WHAT YOU SHOULD DO:
Could you reproduce, word for word, everything below from the line containing "max_stage_delay_ns 1.15 \" down to the line containing "die-area_um2 9020 \", with both of those lines included and no others?

DATA SUPPLIED:
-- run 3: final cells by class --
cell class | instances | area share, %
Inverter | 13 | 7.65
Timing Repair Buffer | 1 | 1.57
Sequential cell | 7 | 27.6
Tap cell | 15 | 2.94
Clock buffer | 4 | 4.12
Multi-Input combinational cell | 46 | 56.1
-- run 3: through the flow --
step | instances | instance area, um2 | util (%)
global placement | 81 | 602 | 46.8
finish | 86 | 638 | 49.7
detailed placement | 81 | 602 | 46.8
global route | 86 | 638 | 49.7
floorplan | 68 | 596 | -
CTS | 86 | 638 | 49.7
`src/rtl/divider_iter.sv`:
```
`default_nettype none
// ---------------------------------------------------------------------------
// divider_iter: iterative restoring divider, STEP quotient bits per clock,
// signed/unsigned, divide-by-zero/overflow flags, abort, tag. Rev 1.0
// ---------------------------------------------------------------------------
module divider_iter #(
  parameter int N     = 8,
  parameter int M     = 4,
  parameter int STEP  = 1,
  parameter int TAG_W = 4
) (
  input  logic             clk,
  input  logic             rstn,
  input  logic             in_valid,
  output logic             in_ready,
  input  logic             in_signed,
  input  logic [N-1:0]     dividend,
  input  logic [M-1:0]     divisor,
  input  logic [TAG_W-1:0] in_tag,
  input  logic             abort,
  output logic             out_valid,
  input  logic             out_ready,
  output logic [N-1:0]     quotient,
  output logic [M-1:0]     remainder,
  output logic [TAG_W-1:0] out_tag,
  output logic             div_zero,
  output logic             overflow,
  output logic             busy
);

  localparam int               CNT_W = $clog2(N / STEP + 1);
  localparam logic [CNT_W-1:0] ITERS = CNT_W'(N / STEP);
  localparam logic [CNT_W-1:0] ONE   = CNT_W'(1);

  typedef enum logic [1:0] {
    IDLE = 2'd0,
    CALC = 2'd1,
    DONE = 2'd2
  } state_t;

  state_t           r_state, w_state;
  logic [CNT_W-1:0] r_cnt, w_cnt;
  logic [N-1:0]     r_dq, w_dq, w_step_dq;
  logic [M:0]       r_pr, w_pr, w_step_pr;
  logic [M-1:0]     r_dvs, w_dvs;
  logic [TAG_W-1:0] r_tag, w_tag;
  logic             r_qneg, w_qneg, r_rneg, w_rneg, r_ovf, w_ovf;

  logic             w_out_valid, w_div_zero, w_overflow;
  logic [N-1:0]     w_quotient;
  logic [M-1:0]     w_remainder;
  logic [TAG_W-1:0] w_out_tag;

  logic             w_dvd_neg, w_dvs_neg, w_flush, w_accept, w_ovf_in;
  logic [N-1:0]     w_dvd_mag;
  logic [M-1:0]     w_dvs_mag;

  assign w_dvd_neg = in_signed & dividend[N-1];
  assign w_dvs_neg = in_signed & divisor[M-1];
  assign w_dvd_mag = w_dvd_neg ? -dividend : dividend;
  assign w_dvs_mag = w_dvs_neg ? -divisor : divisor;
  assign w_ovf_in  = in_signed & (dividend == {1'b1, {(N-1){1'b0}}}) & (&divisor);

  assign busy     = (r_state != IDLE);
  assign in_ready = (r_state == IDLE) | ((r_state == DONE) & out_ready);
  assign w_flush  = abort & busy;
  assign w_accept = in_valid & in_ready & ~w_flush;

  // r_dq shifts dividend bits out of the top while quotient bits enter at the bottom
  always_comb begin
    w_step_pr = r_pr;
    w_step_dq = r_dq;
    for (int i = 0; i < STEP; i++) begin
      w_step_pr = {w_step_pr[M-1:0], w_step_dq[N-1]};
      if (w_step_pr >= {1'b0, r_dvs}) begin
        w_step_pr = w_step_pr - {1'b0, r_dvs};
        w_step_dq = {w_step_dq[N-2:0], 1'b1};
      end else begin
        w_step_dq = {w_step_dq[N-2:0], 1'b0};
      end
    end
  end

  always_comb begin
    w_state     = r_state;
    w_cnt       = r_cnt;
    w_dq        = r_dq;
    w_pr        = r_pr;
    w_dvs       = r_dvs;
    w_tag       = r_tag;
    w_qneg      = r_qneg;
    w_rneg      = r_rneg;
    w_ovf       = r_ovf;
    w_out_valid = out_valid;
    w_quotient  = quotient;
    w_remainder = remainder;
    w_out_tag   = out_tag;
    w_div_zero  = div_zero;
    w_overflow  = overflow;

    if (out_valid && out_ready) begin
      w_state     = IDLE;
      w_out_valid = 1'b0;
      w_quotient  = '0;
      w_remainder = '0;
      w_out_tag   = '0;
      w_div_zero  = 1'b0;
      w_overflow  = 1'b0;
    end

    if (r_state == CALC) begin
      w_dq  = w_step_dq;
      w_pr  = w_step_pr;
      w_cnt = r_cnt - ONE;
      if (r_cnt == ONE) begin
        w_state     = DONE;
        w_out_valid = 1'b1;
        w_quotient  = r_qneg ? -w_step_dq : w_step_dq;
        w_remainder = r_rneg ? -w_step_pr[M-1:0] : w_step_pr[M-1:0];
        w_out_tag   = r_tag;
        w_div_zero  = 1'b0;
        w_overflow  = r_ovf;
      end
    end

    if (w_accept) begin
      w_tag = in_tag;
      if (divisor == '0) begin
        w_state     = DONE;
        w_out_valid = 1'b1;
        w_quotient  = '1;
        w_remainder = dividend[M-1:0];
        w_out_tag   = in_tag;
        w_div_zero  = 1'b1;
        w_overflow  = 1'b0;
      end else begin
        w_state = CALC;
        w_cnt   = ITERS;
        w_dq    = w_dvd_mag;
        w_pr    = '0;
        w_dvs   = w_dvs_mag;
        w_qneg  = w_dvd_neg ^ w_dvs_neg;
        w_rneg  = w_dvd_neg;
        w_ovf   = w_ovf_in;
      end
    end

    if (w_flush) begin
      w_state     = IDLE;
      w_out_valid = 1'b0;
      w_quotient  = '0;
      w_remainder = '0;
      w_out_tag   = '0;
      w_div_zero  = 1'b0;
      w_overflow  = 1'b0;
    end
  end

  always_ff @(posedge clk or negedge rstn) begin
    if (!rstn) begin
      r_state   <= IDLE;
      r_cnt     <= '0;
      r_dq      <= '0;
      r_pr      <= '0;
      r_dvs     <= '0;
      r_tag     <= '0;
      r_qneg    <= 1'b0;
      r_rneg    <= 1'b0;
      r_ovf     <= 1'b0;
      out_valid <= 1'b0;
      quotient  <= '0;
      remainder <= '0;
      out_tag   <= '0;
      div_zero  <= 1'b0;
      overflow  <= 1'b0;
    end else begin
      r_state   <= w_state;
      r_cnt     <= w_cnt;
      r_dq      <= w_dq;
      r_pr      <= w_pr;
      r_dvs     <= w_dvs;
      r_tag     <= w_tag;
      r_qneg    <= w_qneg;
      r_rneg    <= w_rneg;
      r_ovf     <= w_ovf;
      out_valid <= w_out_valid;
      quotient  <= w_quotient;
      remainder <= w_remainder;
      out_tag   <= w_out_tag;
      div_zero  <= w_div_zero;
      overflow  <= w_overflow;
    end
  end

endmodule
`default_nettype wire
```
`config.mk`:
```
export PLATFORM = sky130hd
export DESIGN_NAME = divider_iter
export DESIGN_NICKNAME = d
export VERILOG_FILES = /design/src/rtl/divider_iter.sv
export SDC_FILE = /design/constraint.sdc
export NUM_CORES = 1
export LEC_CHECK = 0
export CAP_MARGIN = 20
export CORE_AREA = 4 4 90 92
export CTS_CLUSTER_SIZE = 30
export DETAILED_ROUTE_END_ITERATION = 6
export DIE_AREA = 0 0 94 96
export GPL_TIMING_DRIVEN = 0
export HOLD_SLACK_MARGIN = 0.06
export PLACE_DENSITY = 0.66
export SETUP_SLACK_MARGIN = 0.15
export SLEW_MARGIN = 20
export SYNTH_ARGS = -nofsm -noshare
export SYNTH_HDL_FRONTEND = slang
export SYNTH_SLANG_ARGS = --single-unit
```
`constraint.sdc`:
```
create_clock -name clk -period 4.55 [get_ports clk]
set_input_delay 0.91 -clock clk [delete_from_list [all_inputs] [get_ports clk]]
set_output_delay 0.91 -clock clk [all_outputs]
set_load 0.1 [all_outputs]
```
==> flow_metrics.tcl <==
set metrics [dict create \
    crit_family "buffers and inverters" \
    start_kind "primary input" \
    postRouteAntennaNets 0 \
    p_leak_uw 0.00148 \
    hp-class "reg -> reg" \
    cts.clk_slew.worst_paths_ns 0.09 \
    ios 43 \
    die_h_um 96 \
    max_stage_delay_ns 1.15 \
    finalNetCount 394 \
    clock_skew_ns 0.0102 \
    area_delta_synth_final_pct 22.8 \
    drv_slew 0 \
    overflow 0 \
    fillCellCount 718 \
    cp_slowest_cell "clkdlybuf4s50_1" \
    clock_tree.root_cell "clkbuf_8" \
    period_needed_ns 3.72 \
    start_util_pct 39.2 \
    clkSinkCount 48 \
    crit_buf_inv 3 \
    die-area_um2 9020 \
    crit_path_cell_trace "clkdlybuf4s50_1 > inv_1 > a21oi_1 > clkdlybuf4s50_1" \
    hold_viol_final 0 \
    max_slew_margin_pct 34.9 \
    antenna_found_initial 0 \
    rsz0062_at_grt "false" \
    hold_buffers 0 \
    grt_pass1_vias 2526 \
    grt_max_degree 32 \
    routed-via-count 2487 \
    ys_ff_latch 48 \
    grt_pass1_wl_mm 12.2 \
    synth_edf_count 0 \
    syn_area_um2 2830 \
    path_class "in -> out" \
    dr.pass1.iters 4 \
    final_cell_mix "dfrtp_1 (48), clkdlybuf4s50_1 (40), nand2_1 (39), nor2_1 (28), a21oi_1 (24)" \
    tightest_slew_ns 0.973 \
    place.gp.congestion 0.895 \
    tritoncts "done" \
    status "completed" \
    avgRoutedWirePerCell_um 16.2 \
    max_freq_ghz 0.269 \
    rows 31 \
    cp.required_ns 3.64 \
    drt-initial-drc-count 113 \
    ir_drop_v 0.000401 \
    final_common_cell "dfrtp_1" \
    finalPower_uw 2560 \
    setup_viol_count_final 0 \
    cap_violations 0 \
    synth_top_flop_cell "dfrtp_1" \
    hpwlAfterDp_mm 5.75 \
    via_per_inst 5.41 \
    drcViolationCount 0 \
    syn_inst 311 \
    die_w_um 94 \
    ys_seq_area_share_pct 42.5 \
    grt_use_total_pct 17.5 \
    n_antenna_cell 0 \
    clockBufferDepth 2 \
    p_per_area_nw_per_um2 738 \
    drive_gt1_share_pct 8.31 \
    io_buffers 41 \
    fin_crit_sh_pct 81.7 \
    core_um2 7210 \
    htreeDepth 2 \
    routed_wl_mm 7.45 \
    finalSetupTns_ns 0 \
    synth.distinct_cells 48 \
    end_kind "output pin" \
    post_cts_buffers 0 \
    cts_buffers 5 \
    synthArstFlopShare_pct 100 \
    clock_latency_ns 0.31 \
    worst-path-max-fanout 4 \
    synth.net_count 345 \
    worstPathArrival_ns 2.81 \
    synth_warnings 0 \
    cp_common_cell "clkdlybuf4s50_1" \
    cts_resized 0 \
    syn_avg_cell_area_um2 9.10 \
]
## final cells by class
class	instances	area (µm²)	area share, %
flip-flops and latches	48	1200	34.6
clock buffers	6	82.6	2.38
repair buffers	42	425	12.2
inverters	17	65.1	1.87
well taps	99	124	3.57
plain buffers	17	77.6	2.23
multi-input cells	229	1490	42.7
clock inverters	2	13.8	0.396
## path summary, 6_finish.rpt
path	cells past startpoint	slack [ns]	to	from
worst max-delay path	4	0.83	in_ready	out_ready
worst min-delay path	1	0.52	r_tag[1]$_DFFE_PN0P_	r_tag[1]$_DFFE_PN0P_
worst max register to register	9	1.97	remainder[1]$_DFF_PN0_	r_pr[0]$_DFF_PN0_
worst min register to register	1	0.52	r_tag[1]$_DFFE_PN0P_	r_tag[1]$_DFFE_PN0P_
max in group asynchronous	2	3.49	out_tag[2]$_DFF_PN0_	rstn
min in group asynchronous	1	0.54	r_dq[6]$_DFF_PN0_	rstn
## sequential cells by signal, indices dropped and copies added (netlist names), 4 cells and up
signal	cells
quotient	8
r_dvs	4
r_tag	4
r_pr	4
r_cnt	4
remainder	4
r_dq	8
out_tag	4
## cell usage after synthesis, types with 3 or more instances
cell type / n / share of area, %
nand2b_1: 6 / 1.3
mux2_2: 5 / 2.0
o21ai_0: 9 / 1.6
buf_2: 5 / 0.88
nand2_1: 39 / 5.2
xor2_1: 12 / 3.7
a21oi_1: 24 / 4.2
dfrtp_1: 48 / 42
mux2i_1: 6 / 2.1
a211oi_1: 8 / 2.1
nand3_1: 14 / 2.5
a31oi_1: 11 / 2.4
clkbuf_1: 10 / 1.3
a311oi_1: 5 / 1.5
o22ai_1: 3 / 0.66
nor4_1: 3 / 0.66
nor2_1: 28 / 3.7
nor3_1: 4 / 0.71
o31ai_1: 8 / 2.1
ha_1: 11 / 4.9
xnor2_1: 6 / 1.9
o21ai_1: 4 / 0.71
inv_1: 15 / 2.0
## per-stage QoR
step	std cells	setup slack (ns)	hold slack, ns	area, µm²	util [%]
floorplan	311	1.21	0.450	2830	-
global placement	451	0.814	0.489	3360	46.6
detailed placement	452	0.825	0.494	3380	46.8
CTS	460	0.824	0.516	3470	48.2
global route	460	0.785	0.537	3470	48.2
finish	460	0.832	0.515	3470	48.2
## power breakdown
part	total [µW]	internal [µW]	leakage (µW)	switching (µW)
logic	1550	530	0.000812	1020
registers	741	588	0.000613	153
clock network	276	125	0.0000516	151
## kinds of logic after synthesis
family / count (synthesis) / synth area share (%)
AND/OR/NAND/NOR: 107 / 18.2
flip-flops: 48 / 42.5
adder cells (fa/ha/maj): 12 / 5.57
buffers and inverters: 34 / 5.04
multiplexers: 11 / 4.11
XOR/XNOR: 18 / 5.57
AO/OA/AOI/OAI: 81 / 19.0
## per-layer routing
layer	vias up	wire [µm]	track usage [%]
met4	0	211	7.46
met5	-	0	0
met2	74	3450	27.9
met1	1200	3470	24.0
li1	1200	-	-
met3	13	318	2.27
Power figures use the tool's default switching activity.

OUTPUT OF THE TASK:
    max_stage_delay_ns 1.15 \
    finalNetCount 394 \
    clock_skew_ns 0.0102 \
    area_delta_synth_final_pct 22.8 \
    drv_slew 0 \
    overflow 0 \
    fillCellCount 718 \
    cp_slowest_cell "clkdlybuf4s50_1" \
    clock_tree.root_cell "clkbuf_8" \
    period_needed_ns 3.72 \
    start_util_pct 39.2 \
    clkSinkCount 48 \
    crit_buf_inv 3 \
    die-area_um2 9020 \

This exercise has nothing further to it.